I answered as Princess Bari: “Today is the anniversary of my grandfather's death.”

“Bari stays up all night mourning. The next day, as evening approaches, she lets down her hair again, draws fresh water from the well and falls to the ground, weeping and wailing.”

“Why are you crying this time?”

My turn again: “Today is the anniversary of my grandmother's death.”

“On the third night, she mourns again.”

“Why are you crying this time?”

“Today is the anniversary of my father's death.”

“The next night she flops down and cries again, and he asks her what significance that day has.”

“Today is the anniversary of my mother's death.”

Grandmother grumbled comically: “ ‘Huh! Did your whole family get the plague? How did they all die one after the other like that?' Then the fifth night rolls around …”

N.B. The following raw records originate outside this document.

`src/rtl/wallace_pkg.sv`:
```
// Shared helpers for the pipelined Wallace multiplier: derived depths and the
// Baugh-Wooley correction constant used for two's-complement operands.
package wallace_pkg;

    localparam int MAX_W2 = 128;

    function automatic int levels_f(input int width);
        return $clog2(width) - 1;
    endfunction

    function automatic int latency_f(input int width);
        return levels_f(width) + 2;
    endfunction

    // Ones at columns width and 2*width-1; callers truncate to 2*width bits.
    function automatic logic [MAX_W2-1:0] bw_const_f(input int width);
        logic [MAX_W2-1:0] c;
        c = '0;
        c[width] = 1'b1;
        c[2*width-1] = 1'b1;
        return c;
    endfunction

endpackage

```
`src/rtl/comp4_2.sv`:
```
// 4:2 compressor from two full adders; cout depends only on x1..x3, so
// chaining cout into the next column's cin never ripples.
module comp4_2 (
    input  logic x1,
    input  logic x2,
    input  logic x3,
    input  logic x4,
    input  logic cin,
    output logic sum,
    output logic carry,
    output logic cout
);
    logic s1;

    full_a u_fa_hi (.a(x1), .b(x2), .ci(x3),  .s(s1),  .co(cout));
    full_a u_fa_lo (.a(s1), .b(x4), .ci(cin), .s(sum), .co(carry));
endmodule

```
`src/rtl/csa42_level.sv`:
```
// One combinational reduction level: each group of four rows becomes a sum
// row and a carry row; all arithmetic is modulo 2^W2.
module csa42_level #(
    parameter int ROWS_IN = 16,
    parameter int W2      = 32
) (
    input  logic [ROWS_IN*W2-1:0]     rows_in,
    output logic [(ROWS_IN/2)*W2-1:0] rows_out
);
    for (genvar g = 0; g < ROWS_IN/4; g++) begin : g_grp
        logic [W2-1:0] x1, x2, x3, x4, s, cy, co;
        logic          s1_lsb;
        logic          unused_msb;

        assign x1 = rows_in[(4*g+0)*W2 +: W2];
        assign x2 = rows_in[(4*g+1)*W2 +: W2];
        assign x3 = rows_in[(4*g+2)*W2 +: W2];
        assign x4 = rows_in[(4*g+3)*W2 +: W2];

        // Column 0 has no incoming cin, so a half adder finishes it.
        full_a u_fa0 (.a(x1[0]), .b(x2[0]), .ci(x3[0]), .s(s1_lsb), .co(co[0]));
        half_a u_ha0 (.a(s1_lsb), .b(x4[0]), .s(s[0]), .c(cy[0]));

        for (genvar c = 1; c < W2; c++) begin : g_col
            comp4_2 u_c42 (
                .x1(x1[c]), .x2(x2[c]), .x3(x3[c]), .x4(x4[c]), .cin(co[c-1]),
                .sum(s[c]), .carry(cy[c]), .cout(co[c])
            );
        end

        assign rows_out[(2*g)*W2 +: W2]   = s;
        assign rows_out[(2*g+1)*W2 +: W2] = {cy[W2-2:0], 1'b0};
        assign unused_msb = cy[W2-1] ^ co[W2-1];
    end
endmodule

```
`src/rtl/full_a.sv`:
```
// Full adder leaf cell; combinational, no flow control.
module full_a (
    input  logic a,
    input  logic b,
    input  logic ci,
    output logic s,
    output logic co
);
    assign s  = a ^ b ^ ci;
    assign co = (a & b) | (ci & (a ^ b));
endmodule

```
`src/rtl/half_a.sv`:
```
// Half adder leaf cell; combinational, no flow control.
module half_a (
    input  logic a,
    input  logic b,
    output logic s,
    output logic c
);
    assign s = a ^ b;
    assign c = a & b;
endmodule

```
`src/rtl/kogge_stone_adder.sv`:
```
// Parametrised Kogge-Stone prefix adder; combinational, no flow control.
module kogge_stone_adder #(
    parameter int W = 32
) (
    input  logic [W-1:0] a,
    input  logic [W-1:0] b,
    input  logic         cin,
    output logic [W-1:0] sum,
    output logic         cout
);
    localparam int LOG = $clog2(W);

    logic [W-1:0] g [0:LOG];
    logic [W-1:0] pr [0:LOG];

    always_comb begin
        g[0]    = a & b;
        pr[0]   = a ^ b;
        g[0][0] = (a[0] & b[0]) | ((a[0] ^ b[0]) & cin);
        for (int l = 0; l < LOG; l++) begin
            g[l+1]  = g[l];
            pr[l+1] = pr[l];
            for (int i = (1 << l); i < W; i++) begin
                g[l+1][i]  = g[l][i] | (pr[l][i] & g[l][i-(1<<l)]);
                pr[l+1][i] = pr[l][i] & pr[l][i-(1<<l)];
            end
        end
    end

    assign sum  = pr[0] ^ {g[LOG][W-2:0], cin};
    assign cout = g[LOG][W-1];
endmodule

```
`src/rtl/wallace_mult_pipe.sv`:
```
// Pipelined Baugh-Wooley/Wallace multiplier, LATENCY cycles per result.
// Global stall: while out_valid && !out_ready every stage holds and in_ready is low.
module wallace_mult_pipe
    import wallace_pkg::*;
#(
    parameter int WIDTH   = 16,
    parameter int LEVELS  = levels_f(WIDTH),
    parameter int LATENCY = latency_f(WIDTH)
) (
    input  logic               clk,
    input  logic               rst,
    input  logic               in_valid,
    output logic               in_ready,
    input  logic [WIDTH-1:0]   a,
    input  logic [WIDTH-1:0]   b,
    input  logic               signed_mode,
    output logic               out_valid,
    input  logic               out_ready,
    output logic [2*WIDTH-1:0] p
);
    localparam int                W2       = 2 * WIDTH;
    localparam int                NROWS_Q  = WIDTH - 2;
    localparam logic [WIDTH-1:0]  MSB_ONLY = {1'b1, {(WIDTH-1){1'b0}}};
    localparam logic [W2-1:0]     BW_CONST = W2'(bw_const_f(WIDTH));

    if (WIDTH < 8 || WIDTH > 64 || (WIDTH & (WIDTH - 1)) != 0) begin : g_bad_width
        $error("wallace_mult_pipe: WIDTH must be a power of two in 8..64");
    end
    if (LEVELS != levels_f(WIDTH) || LATENCY != latency_f(WIDTH)) begin : g_bad_derived
        $error("wallace_mult_pipe: LEVELS and LATENCY are derived from WIDTH");
    end

    logic                    stall;
    logic [WIDTH-1:0]        a_q, b_q;
    logic                    sm_q;
    logic [LEVELS:0]         v_q;
    logic [WIDTH*W2-1:0]     pp;
    logic [NROWS_Q*W2-1:0]   lvl_d, lvl_q;
    logic [W2-1:0]           sum;
    logic                    unused_cout;

    assign stall    = out_valid & ~out_ready;
    assign in_ready = ~stall;

    // Partial products: flip bits that pair exactly one operand MSB in signed mode.
    for (genvar i = 0; i < WIDTH; i++) begin : g_pp
        localparam logic [WIDTH-1:0] INV = (i == WIDTH-1) ? ~MSB_ONLY : MSB_ONLY;
        logic [WIDTH-1:0] bits;

        assign bits = ({WIDTH{b_q[i]}} & a_q) ^ ({WIDTH{sm_q}} & INV);
        if (i == 0) begin : g_row0
            assign pp[0 +: W2] = {{WIDTH{1'b0}}, bits} | ({W2{sm_q}} & BW_CONST);
        end else begin : g_rown
            assign pp[i*W2 +: W2] = {{WIDTH{1'b0}}, bits} << i;
        end
    end

    for (genvar k = 1; k <= LEVELS; k++) begin : g_lvl
        localparam int RIN = WIDTH >> (k - 1);
        logic [RIN*W2-1:0] rin;

        if (k == 1) begin : g_src_pp
            assign rin = pp;
        end else begin : g_src_lvl
            assign rin = lvl_q[(WIDTH - 2*RIN)*W2 +: RIN*W2];
        end

        csa42_level #(.ROWS_IN(RIN), .W2(W2)) u_level (
            .rows_in  (rin),
            .rows_out (lvl_d[(WIDTH - RIN)*W2 +: (RIN/2)*W2])
        );
    end

    kogge_stone_adder #(.W(W2)) u_final (
        .a    (lvl_q[(WIDTH-4)*W2 +: W2]),
        .b    (lvl_q[(WIDTH-3)*W2 +: W2]),
        .cin  (1'b0),
        .sum  (sum),
        .cout (unused_cout)
    );

    always_ff @(posedge clk) begin
        if (!stall) begin
            a_q   <= a;
            b_q   <= b;
            sm_q  <= signed_mode;
            lvl_q <= lvl_d;
        end
    end

    always_ff @(posedge clk) begin
        if (rst) begin
            v_q       <= '0;
            out_valid <= 1'b0;
            p         <= '0;
        end else if (!stall) begin
            v_q       <= {v_q[LEVELS-1:0], in_valid};
            out_valid <= v_q[LEVELS];
            if (v_q[LEVELS]) begin
                p <= sum;
            end
        end
    end
endmodule

```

“Grandma, Princess Bari has to marry the totem now, right? What does she do?”

“Well, first, she pleads with him.”

I continued in Bari's voice: “I beg you! If you and I are to marry, then we must pray to our ancestors first. But how can we do that in this messy, dusty old house? We'll hold memorial rites for our ancestors today, and cleanse and purify ourselves for the next three days. After that, we'll be ready for a proper wedding ceremony. I'll clean the house and sweep the floor, while you go chop us some firewood.”

“How dare you order me to chop wood?”

“Why aren't you leaving?”

“I'm afraid you'll run away.”

Grandmother took over Bari's part: “ ‘You idiot! How on earth would I get away from you? I can't go anywhere, so hurry off. I'll tie this thread around my wrist and give the other end to you … so hurry off now.' She begins cleaning the house and sweeping the floor. The stupid fool leaves. But he comes rushing back before it's even lunchtime, looking like he's fallen and cut and bruised himself along the way.”